[PROBLEM DETAILS]: Wherever a line in the records below contains "localparam", copy that line.

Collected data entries
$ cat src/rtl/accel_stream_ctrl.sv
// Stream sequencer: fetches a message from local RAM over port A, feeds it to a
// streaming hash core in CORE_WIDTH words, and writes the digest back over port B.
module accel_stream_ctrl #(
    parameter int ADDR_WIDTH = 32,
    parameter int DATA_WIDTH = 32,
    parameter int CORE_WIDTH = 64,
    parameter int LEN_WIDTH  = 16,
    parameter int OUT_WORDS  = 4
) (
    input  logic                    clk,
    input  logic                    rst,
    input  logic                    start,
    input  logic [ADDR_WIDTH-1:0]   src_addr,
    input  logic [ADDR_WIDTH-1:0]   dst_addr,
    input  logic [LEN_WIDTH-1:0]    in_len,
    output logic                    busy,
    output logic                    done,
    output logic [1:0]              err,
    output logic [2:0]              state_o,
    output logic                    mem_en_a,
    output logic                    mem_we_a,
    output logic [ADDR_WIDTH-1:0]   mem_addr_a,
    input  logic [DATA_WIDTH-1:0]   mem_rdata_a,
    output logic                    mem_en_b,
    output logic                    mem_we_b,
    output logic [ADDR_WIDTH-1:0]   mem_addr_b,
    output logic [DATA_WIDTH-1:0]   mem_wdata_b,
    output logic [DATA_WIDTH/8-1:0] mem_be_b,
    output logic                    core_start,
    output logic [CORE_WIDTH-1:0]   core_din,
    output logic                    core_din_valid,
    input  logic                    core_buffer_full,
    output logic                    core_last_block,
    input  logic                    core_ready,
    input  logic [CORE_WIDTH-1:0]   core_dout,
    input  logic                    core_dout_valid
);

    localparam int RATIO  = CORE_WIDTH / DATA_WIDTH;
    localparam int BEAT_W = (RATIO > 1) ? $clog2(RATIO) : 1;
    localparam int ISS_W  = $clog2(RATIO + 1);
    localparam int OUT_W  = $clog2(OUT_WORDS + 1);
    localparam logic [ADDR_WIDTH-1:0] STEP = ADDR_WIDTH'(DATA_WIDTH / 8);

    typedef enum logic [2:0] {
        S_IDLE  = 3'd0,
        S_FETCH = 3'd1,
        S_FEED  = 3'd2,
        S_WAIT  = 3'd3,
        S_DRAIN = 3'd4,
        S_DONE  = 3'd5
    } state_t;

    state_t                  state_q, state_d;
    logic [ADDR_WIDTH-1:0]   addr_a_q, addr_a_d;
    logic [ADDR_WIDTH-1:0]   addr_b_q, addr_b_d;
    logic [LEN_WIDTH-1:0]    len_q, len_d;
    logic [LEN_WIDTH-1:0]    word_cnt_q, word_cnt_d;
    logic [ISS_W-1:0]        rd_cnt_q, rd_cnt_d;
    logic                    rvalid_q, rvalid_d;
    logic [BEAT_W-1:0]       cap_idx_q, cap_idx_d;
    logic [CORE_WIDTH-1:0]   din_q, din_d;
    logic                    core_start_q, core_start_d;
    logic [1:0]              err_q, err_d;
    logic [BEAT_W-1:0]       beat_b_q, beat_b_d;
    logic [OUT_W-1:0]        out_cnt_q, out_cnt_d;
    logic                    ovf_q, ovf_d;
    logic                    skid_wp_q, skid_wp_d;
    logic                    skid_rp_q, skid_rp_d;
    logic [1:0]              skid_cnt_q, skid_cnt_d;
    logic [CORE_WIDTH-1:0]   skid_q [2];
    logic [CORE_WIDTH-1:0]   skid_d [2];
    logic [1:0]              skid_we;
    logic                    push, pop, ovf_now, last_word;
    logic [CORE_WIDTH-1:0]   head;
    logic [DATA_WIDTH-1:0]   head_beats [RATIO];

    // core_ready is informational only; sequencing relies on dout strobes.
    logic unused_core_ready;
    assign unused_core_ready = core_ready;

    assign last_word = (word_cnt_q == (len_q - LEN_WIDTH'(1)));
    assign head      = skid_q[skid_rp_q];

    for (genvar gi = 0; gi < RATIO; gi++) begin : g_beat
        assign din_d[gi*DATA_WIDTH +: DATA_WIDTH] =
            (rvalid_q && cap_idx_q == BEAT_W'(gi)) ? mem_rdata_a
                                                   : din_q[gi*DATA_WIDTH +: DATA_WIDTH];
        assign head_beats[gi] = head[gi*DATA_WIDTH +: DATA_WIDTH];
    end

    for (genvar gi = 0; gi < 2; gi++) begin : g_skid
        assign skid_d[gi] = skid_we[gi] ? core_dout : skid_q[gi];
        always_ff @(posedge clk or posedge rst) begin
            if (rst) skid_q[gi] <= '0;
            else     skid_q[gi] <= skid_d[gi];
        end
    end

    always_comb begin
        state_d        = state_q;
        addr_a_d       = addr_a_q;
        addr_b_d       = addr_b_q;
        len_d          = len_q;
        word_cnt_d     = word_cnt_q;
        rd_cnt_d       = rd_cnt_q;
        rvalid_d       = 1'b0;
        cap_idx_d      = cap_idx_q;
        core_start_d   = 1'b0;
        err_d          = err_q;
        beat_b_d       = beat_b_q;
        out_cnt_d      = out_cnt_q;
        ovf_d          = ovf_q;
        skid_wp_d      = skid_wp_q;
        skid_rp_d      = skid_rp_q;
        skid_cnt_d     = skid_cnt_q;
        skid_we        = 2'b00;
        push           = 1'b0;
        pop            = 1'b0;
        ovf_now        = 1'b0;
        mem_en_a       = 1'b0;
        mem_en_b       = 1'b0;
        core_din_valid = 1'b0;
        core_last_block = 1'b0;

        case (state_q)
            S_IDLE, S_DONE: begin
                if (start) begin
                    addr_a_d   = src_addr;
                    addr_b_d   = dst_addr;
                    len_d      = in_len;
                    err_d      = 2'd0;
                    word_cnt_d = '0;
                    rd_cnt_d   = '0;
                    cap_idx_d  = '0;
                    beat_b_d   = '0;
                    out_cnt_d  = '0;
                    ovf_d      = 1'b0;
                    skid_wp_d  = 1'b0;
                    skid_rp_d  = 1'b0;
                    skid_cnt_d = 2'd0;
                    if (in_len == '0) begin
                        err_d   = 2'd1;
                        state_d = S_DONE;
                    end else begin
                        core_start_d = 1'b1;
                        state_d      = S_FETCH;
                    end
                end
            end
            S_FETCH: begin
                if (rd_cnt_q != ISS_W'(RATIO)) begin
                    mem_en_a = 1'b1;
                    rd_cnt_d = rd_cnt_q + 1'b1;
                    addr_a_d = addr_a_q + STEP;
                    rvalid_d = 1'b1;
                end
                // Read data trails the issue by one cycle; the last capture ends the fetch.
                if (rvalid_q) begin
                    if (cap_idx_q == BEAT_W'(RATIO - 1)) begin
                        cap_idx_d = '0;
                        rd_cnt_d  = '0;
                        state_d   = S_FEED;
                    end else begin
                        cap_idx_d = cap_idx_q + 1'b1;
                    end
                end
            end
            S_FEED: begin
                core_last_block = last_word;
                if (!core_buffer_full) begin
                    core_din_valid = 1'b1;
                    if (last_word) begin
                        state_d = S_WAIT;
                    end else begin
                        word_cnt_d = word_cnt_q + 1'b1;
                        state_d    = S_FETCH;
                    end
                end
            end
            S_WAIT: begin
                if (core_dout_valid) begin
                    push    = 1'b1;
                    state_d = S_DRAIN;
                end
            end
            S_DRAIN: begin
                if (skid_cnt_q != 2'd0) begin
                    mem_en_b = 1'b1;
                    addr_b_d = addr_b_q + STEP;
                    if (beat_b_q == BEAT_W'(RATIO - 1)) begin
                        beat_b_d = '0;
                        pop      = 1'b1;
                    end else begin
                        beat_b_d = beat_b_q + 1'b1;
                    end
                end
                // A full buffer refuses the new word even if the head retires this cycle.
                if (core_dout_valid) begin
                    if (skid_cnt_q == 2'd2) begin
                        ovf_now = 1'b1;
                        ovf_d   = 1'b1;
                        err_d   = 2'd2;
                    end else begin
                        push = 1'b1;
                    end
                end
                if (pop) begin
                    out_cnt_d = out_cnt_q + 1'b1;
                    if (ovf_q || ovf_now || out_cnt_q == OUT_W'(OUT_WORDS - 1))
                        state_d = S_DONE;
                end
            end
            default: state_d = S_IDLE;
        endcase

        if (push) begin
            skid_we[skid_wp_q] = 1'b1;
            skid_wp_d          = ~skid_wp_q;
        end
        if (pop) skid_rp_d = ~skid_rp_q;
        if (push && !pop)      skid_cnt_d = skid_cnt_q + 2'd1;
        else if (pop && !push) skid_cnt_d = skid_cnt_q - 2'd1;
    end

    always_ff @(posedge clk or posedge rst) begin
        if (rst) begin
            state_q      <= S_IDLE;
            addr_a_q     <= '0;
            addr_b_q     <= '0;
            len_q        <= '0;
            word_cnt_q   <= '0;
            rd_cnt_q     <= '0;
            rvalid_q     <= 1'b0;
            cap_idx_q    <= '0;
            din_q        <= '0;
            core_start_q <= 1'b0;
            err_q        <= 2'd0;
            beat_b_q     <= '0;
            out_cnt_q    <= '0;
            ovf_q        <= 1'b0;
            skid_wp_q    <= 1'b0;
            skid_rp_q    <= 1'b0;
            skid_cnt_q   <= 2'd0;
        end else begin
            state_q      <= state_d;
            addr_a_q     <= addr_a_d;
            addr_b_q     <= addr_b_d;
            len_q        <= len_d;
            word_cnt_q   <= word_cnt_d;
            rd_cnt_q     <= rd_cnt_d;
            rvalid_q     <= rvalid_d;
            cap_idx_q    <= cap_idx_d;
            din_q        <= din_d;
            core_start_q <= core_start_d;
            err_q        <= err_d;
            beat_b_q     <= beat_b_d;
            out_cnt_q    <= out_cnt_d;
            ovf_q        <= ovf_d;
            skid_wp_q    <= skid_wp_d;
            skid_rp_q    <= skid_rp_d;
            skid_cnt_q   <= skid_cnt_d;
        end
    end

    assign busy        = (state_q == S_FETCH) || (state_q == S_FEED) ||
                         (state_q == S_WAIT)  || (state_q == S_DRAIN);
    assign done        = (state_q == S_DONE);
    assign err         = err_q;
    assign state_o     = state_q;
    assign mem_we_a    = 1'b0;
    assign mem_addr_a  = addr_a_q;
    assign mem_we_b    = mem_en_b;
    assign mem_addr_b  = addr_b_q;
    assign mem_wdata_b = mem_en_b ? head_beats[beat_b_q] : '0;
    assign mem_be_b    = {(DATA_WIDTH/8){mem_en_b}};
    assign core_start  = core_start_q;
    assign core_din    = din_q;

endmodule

--

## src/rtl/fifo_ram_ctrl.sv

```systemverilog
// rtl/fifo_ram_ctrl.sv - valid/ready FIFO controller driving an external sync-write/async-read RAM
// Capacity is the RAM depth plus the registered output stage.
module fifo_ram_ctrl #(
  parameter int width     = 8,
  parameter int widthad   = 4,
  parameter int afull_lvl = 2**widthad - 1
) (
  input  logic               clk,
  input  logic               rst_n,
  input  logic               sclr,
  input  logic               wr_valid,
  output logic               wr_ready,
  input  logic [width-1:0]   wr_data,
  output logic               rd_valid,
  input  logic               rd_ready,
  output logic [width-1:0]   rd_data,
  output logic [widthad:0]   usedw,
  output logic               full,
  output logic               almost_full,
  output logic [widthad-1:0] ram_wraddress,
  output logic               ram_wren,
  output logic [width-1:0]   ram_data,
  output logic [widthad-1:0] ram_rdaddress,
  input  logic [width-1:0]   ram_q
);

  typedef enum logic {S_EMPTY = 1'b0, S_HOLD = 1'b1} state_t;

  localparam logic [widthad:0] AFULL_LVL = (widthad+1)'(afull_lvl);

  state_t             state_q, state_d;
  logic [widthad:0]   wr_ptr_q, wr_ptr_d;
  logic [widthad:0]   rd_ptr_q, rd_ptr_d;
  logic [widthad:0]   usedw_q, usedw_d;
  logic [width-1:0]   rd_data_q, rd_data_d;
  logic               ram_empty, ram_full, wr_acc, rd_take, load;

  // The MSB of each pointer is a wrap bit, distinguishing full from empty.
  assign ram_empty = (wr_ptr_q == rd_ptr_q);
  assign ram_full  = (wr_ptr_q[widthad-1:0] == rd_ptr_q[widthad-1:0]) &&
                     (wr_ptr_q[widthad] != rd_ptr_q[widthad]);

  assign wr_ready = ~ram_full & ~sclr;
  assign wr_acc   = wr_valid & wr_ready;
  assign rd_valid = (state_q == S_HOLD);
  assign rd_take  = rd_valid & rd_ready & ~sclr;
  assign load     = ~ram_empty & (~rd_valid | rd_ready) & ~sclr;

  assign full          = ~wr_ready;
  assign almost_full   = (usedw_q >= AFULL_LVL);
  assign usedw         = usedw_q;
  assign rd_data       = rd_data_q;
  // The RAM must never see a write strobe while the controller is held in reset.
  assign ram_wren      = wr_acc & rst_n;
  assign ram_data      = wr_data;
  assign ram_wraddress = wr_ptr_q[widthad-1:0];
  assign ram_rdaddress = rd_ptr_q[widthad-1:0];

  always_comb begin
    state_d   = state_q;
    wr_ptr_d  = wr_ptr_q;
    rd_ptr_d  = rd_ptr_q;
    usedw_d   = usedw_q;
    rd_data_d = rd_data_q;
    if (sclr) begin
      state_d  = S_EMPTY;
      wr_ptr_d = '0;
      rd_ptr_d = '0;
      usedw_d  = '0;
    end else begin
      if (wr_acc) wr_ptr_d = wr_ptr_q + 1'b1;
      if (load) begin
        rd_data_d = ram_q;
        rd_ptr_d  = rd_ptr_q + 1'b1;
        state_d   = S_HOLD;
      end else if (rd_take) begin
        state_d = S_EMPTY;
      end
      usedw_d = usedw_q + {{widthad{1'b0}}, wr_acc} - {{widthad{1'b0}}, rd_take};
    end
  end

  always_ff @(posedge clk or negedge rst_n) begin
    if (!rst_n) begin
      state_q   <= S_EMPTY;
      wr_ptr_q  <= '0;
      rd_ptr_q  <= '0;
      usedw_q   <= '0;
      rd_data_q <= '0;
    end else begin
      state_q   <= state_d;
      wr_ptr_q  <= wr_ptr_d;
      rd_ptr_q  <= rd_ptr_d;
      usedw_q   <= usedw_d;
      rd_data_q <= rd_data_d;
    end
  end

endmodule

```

[TASK ANSWER]:
    localparam int RATIO  = CORE_WIDTH / DATA_WIDTH;
    localparam int BEAT_W = (RATIO > 1) ? $clog2(RATIO) : 1;
    localparam int ISS_W  = $clog2(RATIO + 1);
    localparam int OUT_W  = $clog2(OUT_WORDS + 1);
    localparam logic [ADDR_WIDTH-1:0] STEP = ADDR_WIDTH'(DATA_WIDTH / 8);
  localparam logic [widthad:0] AFULL_LVL = (widthad+1)'(afull_lvl);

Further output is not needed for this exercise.